I remember pouring over the family albums regularly when I was a child. My mum was a stickler for printing and inserting her photos in an album or plastering frames all over the walls of our house. Being the eldest of four children, I LOVED looking at all our shared adventures together, the fun we used to get up to, the friends we knew along the way and the exotic places we all travelled together.
(I don’t so much enjoy the 80’s fashion sense or the maHOOOOsive hair though!).
((Actually the BIG hair wasn’t an 80’s fashion choice, it was just my own follicular challenge / hell!))
I know some of those albums intimately, I know the stories behind the image and can recall my parents telling me funny anecdotes for many of the pictures. (If we meet up after the lockdown, remind me to tell you the story about my profiterole wonder!! LOL!)
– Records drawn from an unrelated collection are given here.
$ cat config.mk
export PLATFORM = sky130hd
export DESIGN_NAME = pwr_gate_seq
export DESIGN_NICKNAME = d
export VERILOG_FILES = /design/src/rtl/pwr_gate_seq.sv
export SDC_FILE = /design/constraint.sdc
export NUM_CORES = 1
export LEC_CHECK = 0
export ABC_AREA = 1
export BUFFER_PORTS_ARGS = -buffer_cell sky130_fd_sc_hd__buf_4
export CORE_MARGIN = 3
export CORE_UTILIZATION = 25
export DETAILED_ROUTE_END_ITERATION = 12
export PLACE_DENSITY_LB_ADDON = 0.25
export SLEW_MARGIN = 20
export SYNTH_ARGS = -nofsm -noshare
export SYNTH_HDL_FRONTEND = slang
export SYNTH_SLANG_ARGS = --single-unit
export TNS_END_PERCENT = 50
$ cat constraint.sdc
create_clock -name clk_i -period 1.9 [get_ports clk_i]
set_clock_uncertainty 0.2 [all_clocks]
set_input_delay 0.38 -clock clk_i [delete_from_list [all_inputs] [get_ports clk_i]]
set_output_delay 0.38 -clock clk_i [all_outputs]
set_load 0.01 [all_outputs]
$ cat src/rtl/pwr_gate_seq.sv
// Power-gating sequencer for one domain: orders clock gate, isolation, reset and
// power switch, waiting on the switch cell's delayed acknowledge in both directions.
module pwr_gate_seq #(
    parameter int ACK_TIMEOUT = 64,
    parameter int ISO_DELAY   = 2,
    parameter int RST_DELAY   = 2
) (
    input  logic clk_i,
    input  logic rst_i,
    input  logic pwr_off_req_i,
    input  logic switch_ack_ni,
    input  logic err_clear_i,
    output logic switch_n_o,
    output logic iso_n_o,
    output logic rst_n_o,
    output logic clkgate_en_no,
    output logic domain_on_o,
    output logic busy_o,
    output logic timeout_err_o
);

    localparam int ACK_W   = $clog2(ACK_TIMEOUT + 1);
    localparam int DLY_MAX = (ISO_DELAY > RST_DELAY) ? ISO_DELAY : RST_DELAY;
    localparam int DLY_W   = $clog2(DLY_MAX + 1);

    typedef enum logic [3:0] {
        ST_ON, ST_OFF_CG, ST_OFF_ISO, ST_OFF_RST, ST_OFF_SW,
        ST_OFF, ST_ON_SW, ST_ON_ISO, ST_ON_RST, ST_ON_CG
    } state_t;

    state_t             state_q, state_d;
    logic [ACK_W-1:0]   ack_cnt_q, ack_cnt_d;
    logic [DLY_W-1:0]   dly_cnt_q, dly_cnt_d;
    logic               ack_meta_q, ack_sync_q;
    logic               err_set;
    logic               switch_n_q, iso_n_q, rst_n_q, clkgate_en_q, domain_on_q, busy_q, err_q;
    logic               switch_n_d, iso_n_d, rst_n_d, clkgate_en_d, domain_on_d, busy_d, err_d;

    // Outputs are registered alongside the state so they change on the same edge.
    always_ff @(posedge clk_i or posedge rst_i) begin
        if (rst_i) begin
            state_q      <= ST_ON;
            ack_cnt_q    <= '0;
            dly_cnt_q    <= '0;
            ack_meta_q   <= 1'b0;
            ack_sync_q   <= 1'b0;
            switch_n_q   <= 1'b0;
            iso_n_q      <= 1'b1;
            rst_n_q      <= 1'b1;
            clkgate_en_q <= 1'b0;
            domain_on_q  <= 1'b1;
            busy_q       <= 1'b0;
            err_q        <= 1'b0;
        end else begin
            state_q      <= state_d;
            ack_cnt_q    <= ack_cnt_d;
            dly_cnt_q    <= dly_cnt_d;
            ack_meta_q   <= switch_ack_ni;
            ack_sync_q   <= ack_meta_q;
            switch_n_q   <= switch_n_d;
            iso_n_q      <= iso_n_d;
            rst_n_q      <= rst_n_d;
            clkgate_en_q <= clkgate_en_d;
            domain_on_q  <= domain_on_d;
            busy_q       <= busy_d;
            err_q        <= err_d;
        end
    end

    always_comb begin
        state_d   = state_q;
        ack_cnt_d = ack_cnt_q;
        dly_cnt_d = dly_cnt_q;
        err_set   = 1'b0;
        unique case (state_q)
            ST_ON:      if (pwr_off_req_i) state_d = ST_OFF_CG;
            ST_OFF_CG: begin
                state_d   = ST_OFF_ISO;
                dly_cnt_d = '0;
            end
            ST_OFF_ISO: begin
                if (dly_cnt_q == DLY_W'(ISO_DELAY - 1)) begin
                    state_d   = ST_OFF_RST;
                    dly_cnt_d = '0;
                end else dly_cnt_d = dly_cnt_q + 1'b1;
            end
            ST_OFF_RST: begin
                if (dly_cnt_q == DLY_W'(RST_DELAY - 1)) begin
                    state_d   = ST_OFF_SW;
                    ack_cnt_d = '0;
                end else dly_cnt_d = dly_cnt_q + 1'b1;
            end
            // A missing ack is treated as arrived once the timeout expires.
            ST_OFF_SW: begin
                if (ack_sync_q) state_d = ST_OFF;
                else if (ack_cnt_q == ACK_W'(ACK_TIMEOUT - 1)) begin
                    state_d = ST_OFF;
                    err_set = 1'b1;
                end else ack_cnt_d = ack_cnt_q + 1'b1;
            end
            ST_OFF: begin
                if (!pwr_off_req_i) begin
                    state_d   = ST_ON_SW;
                    ack_cnt_d = '0;
                end
            end
            ST_ON_SW: begin
                if (!ack_sync_q) begin
                    state_d   = ST_ON_ISO;
                    dly_cnt_d = '0;
                end else if (ack_cnt_q == ACK_W'(ACK_TIMEOUT - 1)) begin
                    state_d   = ST_ON_ISO;
                    dly_cnt_d = '0;
                    err_set   = 1'b1;
                end else ack_cnt_d = ack_cnt_q + 1'b1;
            end
            ST_ON_ISO: begin
                if (dly_cnt_q == DLY_W'(ISO_DELAY - 1)) begin
                    state_d   = ST_ON_RST;
                    dly_cnt_d = '0;
                end else dly_cnt_d = dly_cnt_q + 1'b1;
            end
            ST_ON_RST: begin
                if (dly_cnt_q == DLY_W'(RST_DELAY - 1)) state_d = ST_ON_CG;
                else dly_cnt_d = dly_cnt_q + 1'b1;
            end
            ST_ON_CG:   state_d = ST_ON;
            default:    state_d = ST_ON;
        endcase
    end

    always_comb begin
        switch_n_d   = state_d inside {ST_OFF_SW, ST_OFF};
        iso_n_d      = state_d inside {ST_ON, ST_OFF_CG, ST_ON_ISO, ST_ON_RST, ST_ON_CG};
        rst_n_d      = state_d inside {ST_ON, ST_OFF_CG, ST_OFF_ISO, ST_ON_RST, ST_ON_CG};
        clkgate_en_d = !(state_d inside {ST_ON, ST_ON_CG});
        domain_on_d  = (state_d == ST_ON);
        busy_d       = !(state_d inside {ST_ON, ST_OFF});
        err_d        = err_set | (err_q & ~err_clear_i);
    end

    assign switch_n_o    = switch_n_q;
    assign iso_n_o       = iso_n_q;
    assign rst_n_o       = rst_n_q;
    assign clkgate_en_no = clkgate_en_q;
    assign domain_on_o   = domain_on_q;
    assign busy_o        = busy_q;
    assign timeout_err_o = err_q;

endmodule

# After elaboration in Yosys (flattened, before gate mapping)

Cells that the tools add are included.

$add $sub $neg: 2
Eq/ne operators: 23
Mux-type cells: 26
Bitwise gates (word level): 3
Reduce and logical (&&, ||, !) cells: 15

Operator list:

| cell                  | number |
|---|---|
| $mux W4               | 10 |
| $pmux W4 S9           | 1 |
| $mux W7               | 5 |
| $eq A4 B3 Y1 const B  | 7 |
| $pmux W7 S4           | 1 |
| $eq A4 B2 Y1 const B  | 3 |
| $eq A4 B4 Y1 const B  | 3 |
| $ne A2 B2 Y1 const B  | 5 |
| $reduce_bool A5 Y1    | 2 |
| $eq A4 B1 Y1 const B  | 2 |
| $logic_not A4 Y1      | 2 |
| $mux W2               | 4 |
| $pmux W2 S4           | 1 |
| $reduce_bool A4 Y1    | 2 |
| $add A7 B1 Y7 const B | 1 |
| $eq A7 B6 Y1 const B  | 1 |
| $reduce_bool A2 Y1    | 3 |
| $reduce_and A5 Y1     | 1 |
| $reduce_or A2 Y1      | 2 |
| $mux W1               | 3 |
| $ne A3 B3 Y1 const B  | 1 |
| $reduce_and A3 Y1     | 1 |
| $add A2 B1 Y2 const B | 1 |
| $eq A2 B1 Y1 const B  | 1 |
| other kinds (5)       | 6 |

Flip-flop bits (word level): 22
Input bits: 5
Logic and storage cells: 81

# Depth between registers and ports, before layout

Gate-level depths: netlist of the first run.

Depth after elaboration: 7
Depth in mapped cells: 10
Mapped depth without buffers: 10

# Least setup slack after synthesis of the first run

Ideal clock, no wire load.

Path kind: register to register
From: register dly_cnt_q[1]
To: register ack_cnt_q[2]
Data arrival time: 1.402 ns
Data required time: 1.617 ns
Path slack: 0.215 ns
Cell stages (with the launch flop): 10
Path buffers: 1
Period minus slack after synthesis: 1.685 ns
Cells stage by stage: dfrtp_1 inv_1 ha_1 inv_1 nand3_2 nand2_1 nor3_4 buf_6 nand3_1 o21ai_0

Word-level cells in the longest chain between the ends: 3

RTL lines:

| what                        | RTL line | text |
|---|---|---|
| start: declaration          | 33       | `logic [DLY_W-1:0] dly_cnt_q, dly_cnt_d;` |
| start signal: assignment    | 57       | `dly_cnt_q <= dly_cnt_d;` |
| $eq A2 B1 Y1                | 88       | `if (dly_cnt_q == DLY_W'(RST_DELAY - 1)) begin` |
| $ne A2 B2 Y1 (no line)      | -        |  |
| $reduce_and A5 Y1 (no line) | -        |  |
| end signal: assignment      | 56       | `ack_cnt_q <= ack_cnt_d;` |
| end: declaration            | 32       | `logic [ACK_W-1:0] ack_cnt_q, ack_cnt_d;` |

Every way passes these cells.
A chain may end at the register's enable or synchronous reset.

# Worst setup path in the final report of the first run

From: register ack_cnt_q[0]
To: register dly_cnt_q[0]

Word-level cells in the longest chain between the ends: 3

RTL lines:

| what                        | RTL line | text |
|---|---|---|
| $eq A7 B6 Y1                | 111      | `end else if (ack_cnt_q == ACK_W'(ACK_TIMEOUT - 1)) begin` |
| $ne A3 B3 Y1 (no line)      | -        |  |
| $reduce_and A3 Y1 (no line) | -        |  |

Every way passes these cells.

==> summary.txt, run 1 <==
Status
  – Status: finished clean

Yosys
  – Synthesized-area fraction occupied by adder cells: 3.077%
  – Sequential area share after synthesis: 45.44%
  – Syn avg cell area: 8.356 sq um
  – Cells after Synth: 146
  – Yosys cell types: 28
  – Main combinational cell family by area after synthesis: simple AND/OR/NAND/NOR gates
  – Synth Area in Compound Gates: 7.077%
  – Net Count, Synth: 154
  – Synth Cell Area: 1220 sq um
  – Mux contribution to synthesized area: 0%
  – #FFs+latches synth: 22
  – Yosys warns: 0
  – Synth Area in Simple Gates: 33.64%
  – XOR/XNOR Fraction of Synth Area: 3.590%

Floorplan
  – Die area: 5754 sq um
  – CORE AREA: 4534 sq um
  – Die Span X: 75.86 um
  – Std-Cell Rows: 24
  – IO Pins: 12
  – Die H: 75.86 um
  – Initial Util: 26.90%

STA
  – Hold slack: 0.1263 ns
  – Hold violation total from the final report: 0
  – Max-slew headroom: 76.80%
  – Slew @ Worst Pin: 0.3481 ns
  – Pins Over Slew Limit: 0
  – Timing-limited maximum frequency: 0.5660 GHz
  – Unrepaired setup endpoints after global routing: yes
  – Setup-failing EPs final: 0
  – Final Cycle Share: 92.98%
  – Final min period: 1.767 ns

Detailed routing
  – Post-route ant nets: 0
  – Drt pass-1 iters: 4
  – Wire length per cell: 10.90 um
  – Via density: 4.443
  – Post-Route WL: 2562 um
  – Violation count after the first detailed-routing iteration: 29
  – Drt drc: 0
  – Vias post-DR: 1,044

Layout
  – N_diodes: 0
  – Synthesis-to-finish area growth: 26.26%
  – Share of layout cells above drive strength 1: 24.12%
  – Nets: 179
  – Most frequent cells in the layout: nand2_1, nand3_1, dfrtp_1, inv_1, buf_4
  – Most common cell after layout, fill and taps aside: nand2_1
  – Non-filler cells, final: 235

Critical path
  – Bufs and invs on worst path: 1
  – CP Class: reg2reg
  – Cell count of the worst reg-to-reg path: 9
  – Most numerous cell on the critical path: nand2_1
  – Worst path slowest cell: dfrtp_1
  – Startpoint types: flip-flop
  – CP Cell Sequence: ha_1, nand3_1, nor2_2, buf_4, nor3_1, nor2_1, nand2_1, nand2_1, nand2_1
  – Worst Path Required: 1.86 ns
  – CP arrival: 1.73 ns
  – Reg-to-reg startpoint: ack_cnt_q[0]$_DFFE_PP0P_
  – Critical Path Sink Type: flip-flop
  – Critical Path Stages: 9
  – Crit. Startpoint: ack_cnt_q[0]$_DFFE_PP0P_
  – CP max FO: 3
  – Highest cell delay on the worst timing path: 0.38 ns
  – CP top delay family: simple AND/OR/NAND/NOR gates

Global route
  – Vias in the first global route: 1,038
  – Largest net degree at the start of global routing: 23
  – Grt ovf: 0
  – Initial antenna violation count: 0
  – Gr usage total: 9.965%
  – Wire length of the first global-routing pass: 4388 um

Clock tree
  – Reg clk slew, reported paths: 0.08 ns
  – Deepest clock path buffer count: 2
  – Root Driver: clkbuf_8
  – Post-CTS Setup Repair Bufs: 0
  – Insertion delay to the later sink of the worst-skew pair: 0.27 ns
  – H-tree depth: 1
  – CTS tree: built
  – TritonCTS Buffers: 3
  – Clock Sinks: 22

Pwr
  – Leak pwr: 0.7097 nW
  – Peak VDD IR: 0.4731 mV
  – Pwr/cell area: 1582 nW/um^2

Placed design
  – GPL Wtd Cong: 0.8309
  – Placed Cells: 228
  – PortBufs: 11
  – Post-DP HPWL: 1961 um

Worst hold path
  – Hold Startpoint: err_clear_i
  – Min-Delay Path Class: in2reg
  – Worst hold path cell count: 2

Run
  – Maxcap violations: 0
-- power breakdown --
group | leakage, nW | switching [mW] | internal, mW | total, mW
Sequential | 0.271 | 0.0920 | 0.618 | 0.710
Clock | 0.0357 | 0.157 | 0.282 | 0.439
Combinational | 0.403 | 0.772 | 0.515 | 1.29
Total | 0.710 | 1.02 | 1.41 | 2.44
-- logic make-up after synthesis --
| logic type | Yosys count |
|---|---|
| and+or+nand+nor | 80 |
| DFF | 22 |
| buffers and inverters | 21 |
| AOI/OAI and AO/OA | 15 |
| xor gates and xnor gates | 5 |
| adders and majority gates | 3 |
-- synth_stat cells --
cell type	n	area, sq um
nand2_1	28	105.1
dfrtp_1	19	475.5
nand3_1	19	95.09
inv_1	18	67.56
nor2_1	16	60.06
o21ai_0	8	40.04
xor2_1	5	43.79
nand4_1	4	25.02
dfstp_2	3	78.83
ha_1	3	37.54
a21oi_1	2	10.01
nand3_2	2	20.02
nor2_4	2	22.52
nor3_1	2	10.01
nor3_4	2	32.53
a22oi_1	1	7.510
a31oi_1	1	6.260
and2_2	1	7.510
buf_6	1	11.26
clkinv_2	1	5.000
inv_2	1	3.750
nand3b_1	1	7.510
nand4_2	1	12.51
nor2_2	1	6.260
o21ai_1	1	5.000
o21ai_2	1	8.760
o221ai_1	1	8.760
or2_1	1	6.260
-- final cells by class --
cell class | instances | area (sq um)
inverter | 20 | 76.32
tap | 65 | 81.33
fill | 465 | 2994
clock buffer | 3 | 41.29
timing repair buffer | 20 | 167.7
sequential | 22 | 554.3
clock inverter | 1 | 30.03
multi-input combinational | 104 | 589.3
-- stage by stage --
step	power, mW	TNS (ns)	setup slack [ns]	cell area (sq um)	utilization [%]
floorplan	1.571	0	0.2152	1220	-
global placement	1.981	0	0.09460	1438	31.71
detailed placement	1.988	0	0.09531	1438	31.71
CTS	2.442	0	0.07864	1529	33.72
global route	2.658	-0.02589	-0.02589	1540	33.97
finish	2.436	0	0.1333	1540	33.97
-- worst paths after layout --
kind | to | slack (ns)
min in group asynchronous | timeout_err_o$_DFF_PP0_ | 0.51
worst min-delay path | timeout_err_o$_DFF_PP0_ | 0.13
worst min register to register | ack_sync_q$_DFF_PP0_ | 0.15
worst max register to register | dly_cnt_q[0]$_DFFE_PP0P_ | 0.13
max in group asynchronous | domain_on_o$_DFF_PP1_ | 0.72
worst max-delay path | dly_cnt_q[0]$_DFFE_PP0P_ | 0.13
-- routing by layer --
| layer | wire length, um | part of all wire (%) | up-vias | GRT usage, % |
|---|---|---|---|---|
| li1 | - | - | 529 | - |
| met1 | 1120 | 44 | 497 | 12.26 |
| met2 | 1325 | 52 | 14 | 16.92 |
| met3 | 89 | 3.5 | 4 | 2.770 |
| met4 | 26 | 1.0 | 0 | 2.913 |
| met5 | 0 | 0 | - | 0 |
-- sequential cells by signal, indices dropped and copies added, names as in the netlist --
signal,flops
switch_n_o,1
rst_n_o,1
state_q,4
timeout_err_o,1
ack_meta_q,1
clkgate_en_no,1
ack_sync_q,1
ack_cnt_q,7
domain_on_o,1
iso_n_o,1
busy_o,1
dly_cnt_q,2
-- repair_timing --
item / 4_1_cts / 5_1_grt
setup endpoints to repair: 0 / 11
gates resized for setup: 0 / 3
hold buffers: 2 / 0
hold endpoints to repair: 20 / 0
(Power assumes the default switching activity.)
==> inputs of run 2 (changes only) <==
CTS_CLUSTER_DIAMETER = 200   (was not set)
MAX_ROUTING_LAYER = met4   (was not set)
==> run 2 against run 1 <==
- sequential share of layout area decreased by 0.40 points
- via count rose by 0.57%
- die area unchanged
- cell count increased by 0.85%
- cell area up 1.1%
- global-route usage about the same
- total power rose by 1.3%
- fmax shrank 0.55%
- critical path type unchanged
- critical endpoint is now busy_o$_DFF_PP0_
- largest cell class unchanged
- largest power group unchanged
- highest routed layer unchanged
==> summary.txt, run 2 (synthesized netlist as in run 1, its figures left out) <==
Status
  – Status: finished clean

Placed design
  – Post-DP HPWL: 1962 um
  – GPL Wtd Cong: 0.8096
  – PortBufs: 11
  – DP Area: 1430 sq um

Layout
  – Fin area: 1558 sq um
  – Share of layout cells above drive strength 1: 25.58%
  – Area of the multi-input gates: 591.8 sq um
  – Filler instances: 480
  – Nets: 181
  – End-of-flow core utilization: 34.35%
  – Registers with the most flip-flops: ack_cnt_q x7, state_q x4, dly_cnt_q x2
  – Synthesis-to-finish area growth: 27.69%
  – Most common cell after layout, fill and taps aside: nand2_1
  – N_diodes: 0
  – Seq. cell area: 554.3 sq um
  – Most frequent cells in the layout: nand2_1, nand3_1, dfrtp_1, buf_4, inv_1
  – Largest register FFs: 7
  – Largest reg by FF count: ack_cnt_q

Detailed routing
  – Drt pass-1 iters: 4
  – Vias post-DR: 1,050
  – Post-Route WL: 2575 um
  – Post-route ant nets: 0
  – Violation count after the first detailed-routing iteration: 27
  – Via density: 4.430
  – Drt drc: 0
  – Wire length per cell: 10.86 um

Clock tree
  – Insertion delay to the later sink of the worst-skew pair: 0.26 ns
  – Root Driver: clkbuf_8
  – CTS tree: built
  – Clock Sinks: 22
  – H-tree depth: 1
  – Deepest clock path buffer count: 2
  – TritonCTS Buffers: 3
  – Reg clk slew, reported paths: 0.08 ns

Global route
  – Grt ovf: 0
  – Initial antenna violation count: 0
  – Met1 global-route usage: 12.21%
  – Gr usage total: 9.966%
  – Wire length of the first global-routing pass: 4291 um
  – Largest net degree at the start of global routing: 23
  – Vias in the first global route: 1,017
  – Most used routing layer: met2
  – GR Util met2: 16.25%
  – Met3 global-route usage: 3.166%

STA
  – Timing-limited maximum frequency: 0.5629 GHz
  – Hold violation total from the final report: 0
  – Final Cycle Share: 93.50%
  – Slew @ Worst Pin: 0.3512 ns
  – Final min period: 1.777 ns
  – Max-slew headroom: 76.58%
  – Pins Over Slew Limit: 0
  – Setup-failing EPs final: 0

Critical path
  – Worst Path Required: 1.86 ns
  – CP arrival: 1.73 ns
  – Cell count of the worst reg-to-reg path: 8
  – Reg-to-Reg End: busy_o$_DFF_PP0_
  – Bufs and invs on worst path: 1
  – Most numerous cell on the critical path: nand3_1
  – CP Class: reg2reg
  – Critical Path Sink Type: flip-flop
  – R2R Setup Slk: 0.12 ns
  – Worst path slowest cell: dfrtp_1
  – Startpoint types: flip-flop
  – Highest cell delay on the worst timing path: 0.45 ns
  – CP top delay family: simple AND/OR/NAND/NOR gates
  – Reg-to-reg startpoint: state_q[0]$_DFF_PP0_
  – CP max FO: 6
  – CP Cell Sequence: nand2_1, clkinv_2, nand3_1, nand3_1, nor2_1, nand3_1, nor2_2, nor2_1

Pwr
  – Pwr Total: 2.468 mW
  – Peak VDD IR: 0.5879 mV
  – Leak pwr: 0.7181 nW
  – Pwr/cell area: 1585 nW/um^2

Floorplan
  – Initial Util: 26.90%
  – Die H: 75.86 um
  – CORE AREA: 4534 sq um
  – IO Pins: 12
  – Die area: 5754 sq um
  – Die Span X: 75.86 um
  – Std-Cell Rows: 24

Worst hold path
  – Worst hold path cell count: 2
  – Hold Path Sink: timeout_err_o$_DFF_PP0_
  – Min-Delay Path Class: in2reg
  – Hold Startpoint: err_clear_i

Run
  – Maxcap violations: 0
==> run 2: worst max path at each step <==
stage                                  start                       end  cells after the start
floorplan           dly_cnt_q[1]$_DFFE_PP0P_  ack_cnt_q[2]$_DFFE_PP0P_                      9
global placement        state_q[0]$_DFF_PP0_          busy_o$_DFF_PP0_                      8
detailed placement  dly_cnt_q[1]$_DFFE_PP0P_  ack_cnt_q[1]$_DFFE_PP0P_                      9
CTS                 dly_cnt_q[1]$_DFFE_PP0P_  ack_cnt_q[1]$_DFFE_PP0P_                      9
global route        dly_cnt_q[1]$_DFFE_PP0P_  ack_cnt_q[1]$_DFFE_PP0P_                      9
finish                  state_q[0]$_DFF_PP0_          busy_o$_DFF_PP0_                      8
==> run 2: cell type report <==
cell class / count / share of cell area (%)
flip-flops and latches: 22 / 35.58
inverters: 20 / 4.900
clock buffers: 3 / 2.651
clock inverters: 1 / 1.928
well taps: 65 / 5.221
multi-input cells: 104 / 37.99
repair buffers: 22 / 11.73
==> run 2: through the flow <==
stage / std cells / hold WS [ns] / setup slack (ns) / setup TNS (ns)
CTS: 232 / 0.005238 / 0.03790 / 0
detailed placement: 227 / 0.1409 / 0.06998 / 0
global route: 237 / 0.1195 / -0.005823 / -0.005888
floorplan: 146 / 0.1312 / 0.2152 / 0
finish: 237 / 0.1332 / 0.1235 / 0
global placement: 227 / 0.1364 / 0.08550 / 0
==> run 2: power by group <==
part	internal (mW)	switching (mW)
registers	0.618	0.0887
clock network	0.281	0.155
logic	0.536	0.789
total	1.44	1.03
==> run 2: layer usage <==
layer	vias up	routed length (um)
met3	2	75
met1	507	1145
met2	10	1345
li1	531	-
met4	0	8
met5	-	0
==> run 2: worst reg2reg max path, stage by stage, from the launching register on <==
cell,delay (ns)
dfrtp_1,0.45
nand2_1,0.16
clkinv_2,0.12
nand3_1,0.14
nand3_1,0.09
nor2_1,0.15
nand3_1,0.13
nor2_2,0.17
nor2_1,0.06
==> run 2: what timing repair did <==
item                                    in CTS  in global routing
buffers inserted                             0                  3
endpoints found under the hold margin       19                  1
hold buffers                                 1                  1
gates resized for setup                      0                  4
endpoints found under the setup margin       0                 14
But THIS image has always stuck out in my mind…
(Yes, this little cutie in the dress and nappy combo – and the cool, cool shoes – is yours truly! I was a cute kid wasn’t I?!! LOL).
For some reason, I believed for years that I was totally on my own in this picture. Note there is no-one except me in this image. Therefore, I WAS on my own – it never occurred to me that there must have been a mum or dad shape figure pressing the shutter button! Nope, I was on my own – and I used to wonder; what was I doing on my own? Where was I going, all dressed up to party? And where the hell where all the responsible adults? (Perhaps this explains my loathing of being left alone somewhere on my own for too long when I was a teen?!)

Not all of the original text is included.